# WHAT THE EXERCISE ASKS:
Only the lines of the data below from the one with "### src/inc/isrb_defs.vh" through the one with "PF0 by select bit." are wanted. Repeat them exactly.

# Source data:
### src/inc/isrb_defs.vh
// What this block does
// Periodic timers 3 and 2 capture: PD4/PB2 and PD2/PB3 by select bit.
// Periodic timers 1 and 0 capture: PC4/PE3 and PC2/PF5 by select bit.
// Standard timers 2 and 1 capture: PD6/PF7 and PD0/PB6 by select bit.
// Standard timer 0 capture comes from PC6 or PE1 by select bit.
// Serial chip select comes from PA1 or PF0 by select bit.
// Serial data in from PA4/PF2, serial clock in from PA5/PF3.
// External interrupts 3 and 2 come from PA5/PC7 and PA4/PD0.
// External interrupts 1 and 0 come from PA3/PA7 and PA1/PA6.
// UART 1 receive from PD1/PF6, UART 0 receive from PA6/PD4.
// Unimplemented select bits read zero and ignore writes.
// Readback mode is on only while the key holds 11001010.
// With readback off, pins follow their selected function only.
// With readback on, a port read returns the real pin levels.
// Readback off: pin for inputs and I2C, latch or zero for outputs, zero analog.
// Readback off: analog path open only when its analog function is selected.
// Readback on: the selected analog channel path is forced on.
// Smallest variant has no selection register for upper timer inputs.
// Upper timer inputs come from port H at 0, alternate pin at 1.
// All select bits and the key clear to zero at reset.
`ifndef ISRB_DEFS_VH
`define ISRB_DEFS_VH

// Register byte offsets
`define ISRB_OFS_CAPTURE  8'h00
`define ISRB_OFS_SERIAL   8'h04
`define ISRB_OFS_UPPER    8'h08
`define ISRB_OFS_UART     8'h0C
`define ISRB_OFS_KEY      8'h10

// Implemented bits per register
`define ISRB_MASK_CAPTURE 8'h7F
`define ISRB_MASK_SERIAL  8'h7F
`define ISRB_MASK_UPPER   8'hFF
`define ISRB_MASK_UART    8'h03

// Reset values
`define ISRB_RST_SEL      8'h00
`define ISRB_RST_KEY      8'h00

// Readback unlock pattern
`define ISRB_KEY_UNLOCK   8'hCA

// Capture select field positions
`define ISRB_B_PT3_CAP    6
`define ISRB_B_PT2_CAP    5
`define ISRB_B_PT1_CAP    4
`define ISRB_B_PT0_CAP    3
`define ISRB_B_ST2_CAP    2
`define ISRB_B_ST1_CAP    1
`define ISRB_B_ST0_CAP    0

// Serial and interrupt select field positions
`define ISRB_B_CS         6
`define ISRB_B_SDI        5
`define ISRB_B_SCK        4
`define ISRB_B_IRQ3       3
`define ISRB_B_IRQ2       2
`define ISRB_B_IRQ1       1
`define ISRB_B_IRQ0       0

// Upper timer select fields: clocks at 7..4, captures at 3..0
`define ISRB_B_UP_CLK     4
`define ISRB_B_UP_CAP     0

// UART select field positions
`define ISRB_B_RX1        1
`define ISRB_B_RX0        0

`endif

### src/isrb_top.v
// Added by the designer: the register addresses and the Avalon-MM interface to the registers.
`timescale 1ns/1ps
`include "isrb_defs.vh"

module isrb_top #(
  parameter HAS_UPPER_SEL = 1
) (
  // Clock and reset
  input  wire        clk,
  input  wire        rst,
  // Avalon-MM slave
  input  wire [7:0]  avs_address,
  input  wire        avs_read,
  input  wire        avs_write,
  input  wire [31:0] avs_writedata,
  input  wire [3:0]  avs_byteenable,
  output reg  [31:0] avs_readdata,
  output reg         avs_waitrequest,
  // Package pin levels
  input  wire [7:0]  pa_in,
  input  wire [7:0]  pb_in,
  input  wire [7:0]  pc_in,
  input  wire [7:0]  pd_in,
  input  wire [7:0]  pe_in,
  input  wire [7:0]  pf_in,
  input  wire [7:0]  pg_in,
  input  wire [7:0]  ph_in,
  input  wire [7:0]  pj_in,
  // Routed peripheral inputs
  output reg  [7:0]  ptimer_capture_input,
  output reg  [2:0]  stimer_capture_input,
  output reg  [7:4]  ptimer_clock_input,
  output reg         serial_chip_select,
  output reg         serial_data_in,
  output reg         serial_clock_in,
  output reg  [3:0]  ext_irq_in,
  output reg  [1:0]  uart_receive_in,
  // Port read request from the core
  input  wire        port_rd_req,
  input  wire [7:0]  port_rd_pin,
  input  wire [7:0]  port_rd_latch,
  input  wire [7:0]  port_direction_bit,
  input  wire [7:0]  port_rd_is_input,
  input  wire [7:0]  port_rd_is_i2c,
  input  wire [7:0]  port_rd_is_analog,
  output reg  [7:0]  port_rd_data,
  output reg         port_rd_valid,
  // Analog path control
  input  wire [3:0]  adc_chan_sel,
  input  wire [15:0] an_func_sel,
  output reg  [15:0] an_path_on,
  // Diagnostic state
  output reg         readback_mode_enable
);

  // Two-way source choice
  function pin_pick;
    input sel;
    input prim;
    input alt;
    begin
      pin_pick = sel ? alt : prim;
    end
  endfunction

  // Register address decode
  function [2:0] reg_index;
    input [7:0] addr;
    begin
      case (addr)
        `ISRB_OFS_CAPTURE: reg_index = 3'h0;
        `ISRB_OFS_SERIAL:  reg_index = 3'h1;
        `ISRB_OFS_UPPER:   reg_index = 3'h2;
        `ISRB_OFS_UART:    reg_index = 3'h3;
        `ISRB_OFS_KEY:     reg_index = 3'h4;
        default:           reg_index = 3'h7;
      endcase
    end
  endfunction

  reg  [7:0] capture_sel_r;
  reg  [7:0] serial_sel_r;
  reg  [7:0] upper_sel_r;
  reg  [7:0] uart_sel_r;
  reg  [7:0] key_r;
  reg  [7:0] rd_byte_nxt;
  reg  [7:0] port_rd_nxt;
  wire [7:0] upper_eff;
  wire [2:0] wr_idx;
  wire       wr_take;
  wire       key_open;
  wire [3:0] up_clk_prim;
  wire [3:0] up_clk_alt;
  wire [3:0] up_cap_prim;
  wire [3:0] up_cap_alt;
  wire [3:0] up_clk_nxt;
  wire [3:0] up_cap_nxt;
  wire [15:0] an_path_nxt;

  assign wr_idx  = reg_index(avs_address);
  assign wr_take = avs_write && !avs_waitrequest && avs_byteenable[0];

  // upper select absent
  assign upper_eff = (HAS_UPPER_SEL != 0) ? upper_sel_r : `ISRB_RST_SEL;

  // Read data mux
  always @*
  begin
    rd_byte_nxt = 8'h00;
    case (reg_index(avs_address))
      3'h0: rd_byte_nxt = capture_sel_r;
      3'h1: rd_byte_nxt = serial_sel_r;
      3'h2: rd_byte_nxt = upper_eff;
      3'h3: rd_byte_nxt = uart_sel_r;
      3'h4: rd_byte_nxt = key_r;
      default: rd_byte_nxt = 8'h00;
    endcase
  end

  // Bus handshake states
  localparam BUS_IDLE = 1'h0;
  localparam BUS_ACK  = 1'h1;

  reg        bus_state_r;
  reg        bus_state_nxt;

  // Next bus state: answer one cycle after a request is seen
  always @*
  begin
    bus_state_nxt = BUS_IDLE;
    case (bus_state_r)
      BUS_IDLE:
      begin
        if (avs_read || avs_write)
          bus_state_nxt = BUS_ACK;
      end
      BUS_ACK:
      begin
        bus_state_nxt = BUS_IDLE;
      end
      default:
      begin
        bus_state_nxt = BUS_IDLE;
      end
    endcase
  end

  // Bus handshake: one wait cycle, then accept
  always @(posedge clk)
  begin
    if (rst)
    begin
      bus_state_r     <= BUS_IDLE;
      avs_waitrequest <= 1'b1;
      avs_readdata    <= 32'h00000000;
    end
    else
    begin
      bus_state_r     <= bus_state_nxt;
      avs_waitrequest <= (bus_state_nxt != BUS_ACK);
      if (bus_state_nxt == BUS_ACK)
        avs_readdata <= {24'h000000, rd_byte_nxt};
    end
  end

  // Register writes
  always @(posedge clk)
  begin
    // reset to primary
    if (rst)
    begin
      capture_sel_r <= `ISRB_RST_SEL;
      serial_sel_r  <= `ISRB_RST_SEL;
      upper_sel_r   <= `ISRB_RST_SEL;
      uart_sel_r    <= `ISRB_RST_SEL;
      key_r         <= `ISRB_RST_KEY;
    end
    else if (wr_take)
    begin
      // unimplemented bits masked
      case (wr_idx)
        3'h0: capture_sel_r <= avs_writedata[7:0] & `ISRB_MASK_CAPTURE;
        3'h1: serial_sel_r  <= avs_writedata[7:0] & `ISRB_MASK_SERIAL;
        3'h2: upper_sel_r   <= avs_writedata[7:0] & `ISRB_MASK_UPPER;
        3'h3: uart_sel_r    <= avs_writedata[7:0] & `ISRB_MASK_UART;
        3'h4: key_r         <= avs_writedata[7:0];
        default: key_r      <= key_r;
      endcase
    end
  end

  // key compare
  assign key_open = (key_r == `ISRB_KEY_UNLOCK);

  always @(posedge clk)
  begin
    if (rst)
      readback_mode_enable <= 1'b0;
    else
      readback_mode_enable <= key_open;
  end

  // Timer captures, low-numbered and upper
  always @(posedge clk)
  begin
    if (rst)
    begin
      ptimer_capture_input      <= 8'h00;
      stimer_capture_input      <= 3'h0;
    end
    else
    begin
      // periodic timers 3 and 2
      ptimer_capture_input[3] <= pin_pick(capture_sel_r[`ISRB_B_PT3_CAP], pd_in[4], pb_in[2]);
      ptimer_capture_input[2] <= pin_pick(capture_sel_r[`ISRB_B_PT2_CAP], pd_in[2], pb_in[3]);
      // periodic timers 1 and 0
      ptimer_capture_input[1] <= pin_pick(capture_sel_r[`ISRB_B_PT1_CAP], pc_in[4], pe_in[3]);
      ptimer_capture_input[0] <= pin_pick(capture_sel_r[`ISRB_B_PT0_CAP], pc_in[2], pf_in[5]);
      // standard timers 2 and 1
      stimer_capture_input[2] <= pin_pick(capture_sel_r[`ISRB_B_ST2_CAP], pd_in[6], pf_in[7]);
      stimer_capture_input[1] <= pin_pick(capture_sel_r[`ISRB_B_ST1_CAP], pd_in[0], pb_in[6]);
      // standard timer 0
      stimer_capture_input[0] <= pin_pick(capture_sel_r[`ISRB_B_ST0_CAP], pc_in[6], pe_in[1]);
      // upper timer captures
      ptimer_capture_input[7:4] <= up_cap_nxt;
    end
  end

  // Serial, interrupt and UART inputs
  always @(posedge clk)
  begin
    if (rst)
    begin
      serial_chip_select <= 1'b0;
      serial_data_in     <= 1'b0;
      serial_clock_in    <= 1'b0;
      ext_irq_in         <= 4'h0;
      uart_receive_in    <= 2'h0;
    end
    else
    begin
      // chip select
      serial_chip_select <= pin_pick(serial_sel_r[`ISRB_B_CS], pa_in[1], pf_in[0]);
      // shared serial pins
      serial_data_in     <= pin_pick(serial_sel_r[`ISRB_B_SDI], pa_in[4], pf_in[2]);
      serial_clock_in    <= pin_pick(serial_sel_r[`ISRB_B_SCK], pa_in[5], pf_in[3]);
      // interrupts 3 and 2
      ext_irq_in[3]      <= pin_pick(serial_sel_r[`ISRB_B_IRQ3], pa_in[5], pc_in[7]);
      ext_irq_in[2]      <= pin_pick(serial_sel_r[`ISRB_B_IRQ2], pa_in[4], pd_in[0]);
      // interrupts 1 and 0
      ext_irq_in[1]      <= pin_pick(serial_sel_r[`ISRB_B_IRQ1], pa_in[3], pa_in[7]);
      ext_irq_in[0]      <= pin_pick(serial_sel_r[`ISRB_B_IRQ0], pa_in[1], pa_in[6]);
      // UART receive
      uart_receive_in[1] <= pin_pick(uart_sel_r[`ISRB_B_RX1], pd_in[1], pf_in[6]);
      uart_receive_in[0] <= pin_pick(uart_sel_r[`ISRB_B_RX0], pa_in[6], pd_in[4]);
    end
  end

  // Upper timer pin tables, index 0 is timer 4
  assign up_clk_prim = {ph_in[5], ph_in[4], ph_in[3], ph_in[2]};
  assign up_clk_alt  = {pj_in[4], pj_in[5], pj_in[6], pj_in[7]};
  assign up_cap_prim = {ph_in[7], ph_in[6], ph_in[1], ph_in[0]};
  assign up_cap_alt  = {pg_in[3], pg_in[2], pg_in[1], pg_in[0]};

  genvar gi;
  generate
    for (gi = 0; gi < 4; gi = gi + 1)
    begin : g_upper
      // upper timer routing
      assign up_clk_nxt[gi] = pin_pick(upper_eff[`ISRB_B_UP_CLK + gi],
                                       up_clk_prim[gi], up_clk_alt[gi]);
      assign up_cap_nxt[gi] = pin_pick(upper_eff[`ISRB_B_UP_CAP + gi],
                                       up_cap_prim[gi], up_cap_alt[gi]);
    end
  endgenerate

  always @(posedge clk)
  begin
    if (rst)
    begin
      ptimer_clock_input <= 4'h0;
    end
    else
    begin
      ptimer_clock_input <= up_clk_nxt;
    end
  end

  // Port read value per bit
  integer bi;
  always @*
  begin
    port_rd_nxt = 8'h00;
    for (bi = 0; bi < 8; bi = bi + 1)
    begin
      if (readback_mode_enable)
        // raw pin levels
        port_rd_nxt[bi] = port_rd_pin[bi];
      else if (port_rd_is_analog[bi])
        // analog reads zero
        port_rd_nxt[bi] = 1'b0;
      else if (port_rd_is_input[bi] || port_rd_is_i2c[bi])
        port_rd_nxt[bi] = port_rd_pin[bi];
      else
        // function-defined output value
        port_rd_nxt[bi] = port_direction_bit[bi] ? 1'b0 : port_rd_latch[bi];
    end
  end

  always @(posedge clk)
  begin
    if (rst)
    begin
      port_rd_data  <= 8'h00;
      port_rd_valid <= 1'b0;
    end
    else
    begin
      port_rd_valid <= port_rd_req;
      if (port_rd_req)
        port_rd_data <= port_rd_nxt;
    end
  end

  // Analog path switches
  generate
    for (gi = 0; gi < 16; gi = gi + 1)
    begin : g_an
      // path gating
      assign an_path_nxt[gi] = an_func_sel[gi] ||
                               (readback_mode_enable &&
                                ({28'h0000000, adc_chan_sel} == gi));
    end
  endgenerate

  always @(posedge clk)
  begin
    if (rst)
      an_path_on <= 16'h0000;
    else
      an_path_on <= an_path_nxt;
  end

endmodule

==

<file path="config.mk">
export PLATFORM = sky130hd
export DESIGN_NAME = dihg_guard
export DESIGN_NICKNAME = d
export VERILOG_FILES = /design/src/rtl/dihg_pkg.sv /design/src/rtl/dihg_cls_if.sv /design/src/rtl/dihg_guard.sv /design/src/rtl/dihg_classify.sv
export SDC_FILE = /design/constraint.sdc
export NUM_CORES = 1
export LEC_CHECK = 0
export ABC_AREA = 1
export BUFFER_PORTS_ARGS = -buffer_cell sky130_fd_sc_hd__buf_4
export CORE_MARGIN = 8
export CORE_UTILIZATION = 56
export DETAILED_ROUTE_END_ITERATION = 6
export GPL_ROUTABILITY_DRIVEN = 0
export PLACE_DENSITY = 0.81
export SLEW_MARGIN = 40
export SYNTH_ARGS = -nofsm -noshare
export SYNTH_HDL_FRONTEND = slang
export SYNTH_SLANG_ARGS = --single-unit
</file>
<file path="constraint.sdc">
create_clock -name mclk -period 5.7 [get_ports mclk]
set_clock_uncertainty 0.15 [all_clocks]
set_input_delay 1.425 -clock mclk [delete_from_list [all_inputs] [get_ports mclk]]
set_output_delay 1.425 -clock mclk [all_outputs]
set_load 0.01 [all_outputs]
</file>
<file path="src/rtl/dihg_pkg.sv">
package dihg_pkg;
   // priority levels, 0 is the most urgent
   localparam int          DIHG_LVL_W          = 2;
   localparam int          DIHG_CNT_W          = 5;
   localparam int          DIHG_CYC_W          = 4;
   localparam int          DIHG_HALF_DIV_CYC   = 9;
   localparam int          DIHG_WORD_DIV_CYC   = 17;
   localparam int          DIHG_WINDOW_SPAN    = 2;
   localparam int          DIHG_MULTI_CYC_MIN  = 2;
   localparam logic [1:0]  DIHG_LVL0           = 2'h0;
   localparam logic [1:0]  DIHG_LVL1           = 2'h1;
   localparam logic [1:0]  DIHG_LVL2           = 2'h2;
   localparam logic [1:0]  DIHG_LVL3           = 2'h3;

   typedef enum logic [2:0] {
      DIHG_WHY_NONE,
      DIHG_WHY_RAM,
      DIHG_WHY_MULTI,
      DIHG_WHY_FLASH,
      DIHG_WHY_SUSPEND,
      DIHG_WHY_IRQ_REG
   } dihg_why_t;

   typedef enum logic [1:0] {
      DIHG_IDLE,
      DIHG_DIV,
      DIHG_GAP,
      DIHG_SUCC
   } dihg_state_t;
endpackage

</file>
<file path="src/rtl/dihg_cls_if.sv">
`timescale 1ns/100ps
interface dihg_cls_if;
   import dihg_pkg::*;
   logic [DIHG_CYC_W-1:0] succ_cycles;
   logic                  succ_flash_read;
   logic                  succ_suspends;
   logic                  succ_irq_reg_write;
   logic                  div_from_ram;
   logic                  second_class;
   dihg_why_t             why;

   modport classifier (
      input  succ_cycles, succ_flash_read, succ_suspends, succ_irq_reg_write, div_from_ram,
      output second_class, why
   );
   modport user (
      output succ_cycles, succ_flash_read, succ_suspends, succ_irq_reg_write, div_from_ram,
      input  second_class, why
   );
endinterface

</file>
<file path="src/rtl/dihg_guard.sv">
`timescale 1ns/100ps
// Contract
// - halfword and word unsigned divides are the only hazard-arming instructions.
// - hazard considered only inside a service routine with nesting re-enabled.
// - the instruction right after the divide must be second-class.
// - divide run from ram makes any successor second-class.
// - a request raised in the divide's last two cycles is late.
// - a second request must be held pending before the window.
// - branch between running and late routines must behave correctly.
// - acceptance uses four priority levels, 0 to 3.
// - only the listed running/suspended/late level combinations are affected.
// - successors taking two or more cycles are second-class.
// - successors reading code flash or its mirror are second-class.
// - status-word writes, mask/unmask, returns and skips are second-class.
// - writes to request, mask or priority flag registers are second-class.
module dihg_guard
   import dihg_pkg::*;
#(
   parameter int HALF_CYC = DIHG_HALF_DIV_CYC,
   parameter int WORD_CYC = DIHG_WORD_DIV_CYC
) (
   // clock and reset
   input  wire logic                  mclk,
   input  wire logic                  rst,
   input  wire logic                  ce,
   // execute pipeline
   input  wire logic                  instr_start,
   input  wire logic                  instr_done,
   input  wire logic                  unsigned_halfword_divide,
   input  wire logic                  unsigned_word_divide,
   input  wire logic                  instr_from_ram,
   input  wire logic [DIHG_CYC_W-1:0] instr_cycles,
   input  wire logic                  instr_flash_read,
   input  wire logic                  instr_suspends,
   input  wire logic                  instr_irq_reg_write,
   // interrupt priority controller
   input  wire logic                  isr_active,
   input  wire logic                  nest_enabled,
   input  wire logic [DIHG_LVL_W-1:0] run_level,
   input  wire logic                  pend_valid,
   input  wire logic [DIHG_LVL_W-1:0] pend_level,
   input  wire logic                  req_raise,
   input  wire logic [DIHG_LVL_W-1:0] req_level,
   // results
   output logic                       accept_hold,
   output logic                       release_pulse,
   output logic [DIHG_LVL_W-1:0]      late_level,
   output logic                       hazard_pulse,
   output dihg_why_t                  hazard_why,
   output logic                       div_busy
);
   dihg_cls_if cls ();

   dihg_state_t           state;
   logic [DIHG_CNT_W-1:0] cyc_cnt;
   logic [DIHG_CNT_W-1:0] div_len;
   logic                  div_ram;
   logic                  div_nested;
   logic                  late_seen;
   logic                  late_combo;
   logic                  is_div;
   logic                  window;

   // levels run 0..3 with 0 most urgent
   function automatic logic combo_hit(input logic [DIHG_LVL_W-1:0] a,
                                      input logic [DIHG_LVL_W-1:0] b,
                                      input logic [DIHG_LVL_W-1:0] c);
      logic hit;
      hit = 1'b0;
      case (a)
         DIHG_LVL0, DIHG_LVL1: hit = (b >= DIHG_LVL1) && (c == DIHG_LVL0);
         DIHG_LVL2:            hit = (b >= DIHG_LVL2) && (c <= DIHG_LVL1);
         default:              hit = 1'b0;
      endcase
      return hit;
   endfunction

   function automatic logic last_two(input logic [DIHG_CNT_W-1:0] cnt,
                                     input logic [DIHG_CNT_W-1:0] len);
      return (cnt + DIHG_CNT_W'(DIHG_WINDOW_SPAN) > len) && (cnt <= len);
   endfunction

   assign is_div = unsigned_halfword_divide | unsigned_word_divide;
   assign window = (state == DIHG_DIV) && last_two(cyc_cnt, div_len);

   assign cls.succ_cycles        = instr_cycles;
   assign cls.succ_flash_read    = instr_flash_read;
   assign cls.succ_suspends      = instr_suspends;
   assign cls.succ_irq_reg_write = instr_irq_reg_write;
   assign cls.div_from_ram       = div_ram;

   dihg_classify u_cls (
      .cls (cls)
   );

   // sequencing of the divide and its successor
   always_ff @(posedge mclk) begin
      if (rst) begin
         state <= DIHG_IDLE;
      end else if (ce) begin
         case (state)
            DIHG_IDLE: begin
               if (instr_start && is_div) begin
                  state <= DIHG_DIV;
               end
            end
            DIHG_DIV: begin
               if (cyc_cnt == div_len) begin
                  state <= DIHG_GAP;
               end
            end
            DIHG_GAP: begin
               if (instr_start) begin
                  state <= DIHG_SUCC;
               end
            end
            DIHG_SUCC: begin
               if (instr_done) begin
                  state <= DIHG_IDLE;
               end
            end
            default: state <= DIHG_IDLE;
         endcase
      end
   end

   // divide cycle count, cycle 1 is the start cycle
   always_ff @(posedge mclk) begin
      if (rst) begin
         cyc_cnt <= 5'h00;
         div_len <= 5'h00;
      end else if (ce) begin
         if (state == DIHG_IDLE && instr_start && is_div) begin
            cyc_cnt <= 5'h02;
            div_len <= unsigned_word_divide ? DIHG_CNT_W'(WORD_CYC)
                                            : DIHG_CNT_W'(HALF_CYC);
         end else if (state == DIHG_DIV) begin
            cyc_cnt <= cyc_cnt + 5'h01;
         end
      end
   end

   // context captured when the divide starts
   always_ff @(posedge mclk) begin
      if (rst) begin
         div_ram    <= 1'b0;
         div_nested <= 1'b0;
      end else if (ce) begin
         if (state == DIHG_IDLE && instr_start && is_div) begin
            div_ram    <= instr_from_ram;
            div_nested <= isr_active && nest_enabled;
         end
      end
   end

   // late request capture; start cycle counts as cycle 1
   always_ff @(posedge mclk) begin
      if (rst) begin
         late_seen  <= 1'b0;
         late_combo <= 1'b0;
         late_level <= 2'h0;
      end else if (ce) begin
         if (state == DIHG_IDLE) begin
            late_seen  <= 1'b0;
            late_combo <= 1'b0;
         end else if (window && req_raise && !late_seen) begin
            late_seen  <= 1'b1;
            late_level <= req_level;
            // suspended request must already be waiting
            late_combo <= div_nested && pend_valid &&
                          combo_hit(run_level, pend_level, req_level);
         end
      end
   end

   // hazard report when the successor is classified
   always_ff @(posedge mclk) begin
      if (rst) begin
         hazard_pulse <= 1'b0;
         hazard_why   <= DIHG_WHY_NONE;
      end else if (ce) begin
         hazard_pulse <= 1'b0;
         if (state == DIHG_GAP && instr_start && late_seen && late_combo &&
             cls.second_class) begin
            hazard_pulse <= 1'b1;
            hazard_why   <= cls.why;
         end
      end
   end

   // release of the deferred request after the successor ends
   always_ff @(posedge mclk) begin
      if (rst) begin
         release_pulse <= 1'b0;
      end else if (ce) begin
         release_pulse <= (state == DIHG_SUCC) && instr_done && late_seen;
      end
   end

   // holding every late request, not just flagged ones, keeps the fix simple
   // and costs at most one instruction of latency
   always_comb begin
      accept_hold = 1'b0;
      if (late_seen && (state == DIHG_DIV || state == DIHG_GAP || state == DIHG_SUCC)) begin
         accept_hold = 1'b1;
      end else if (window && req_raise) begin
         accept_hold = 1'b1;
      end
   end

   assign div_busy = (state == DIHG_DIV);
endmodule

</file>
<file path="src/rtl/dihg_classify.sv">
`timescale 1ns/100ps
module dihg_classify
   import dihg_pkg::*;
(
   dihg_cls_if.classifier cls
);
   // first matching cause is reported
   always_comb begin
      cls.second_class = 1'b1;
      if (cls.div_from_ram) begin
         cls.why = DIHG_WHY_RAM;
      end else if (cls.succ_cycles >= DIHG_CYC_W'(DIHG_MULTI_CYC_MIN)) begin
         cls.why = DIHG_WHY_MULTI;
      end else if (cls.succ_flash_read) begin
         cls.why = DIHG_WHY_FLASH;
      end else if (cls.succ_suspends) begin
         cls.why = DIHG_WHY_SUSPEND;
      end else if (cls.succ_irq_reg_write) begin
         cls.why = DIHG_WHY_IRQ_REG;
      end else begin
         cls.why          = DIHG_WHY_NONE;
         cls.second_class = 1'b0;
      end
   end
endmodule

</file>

# EXERCISE RESULT:
### src/inc/isrb_defs.vh
// What this block does
// Periodic timers 3 and 2 capture: PD4/PB2 and PD2/PB3 by select bit.
// Periodic timers 1 and 0 capture: PC4/PE3 and PC2/PF5 by select bit.
// Standard timers 2 and 1 capture: PD6/PF7 and PD0/PB6 by select bit.
// Standard timer 0 capture comes from PC6 or PE1 by select bit.
// Serial chip select comes from PA1 or PF0 by select bit.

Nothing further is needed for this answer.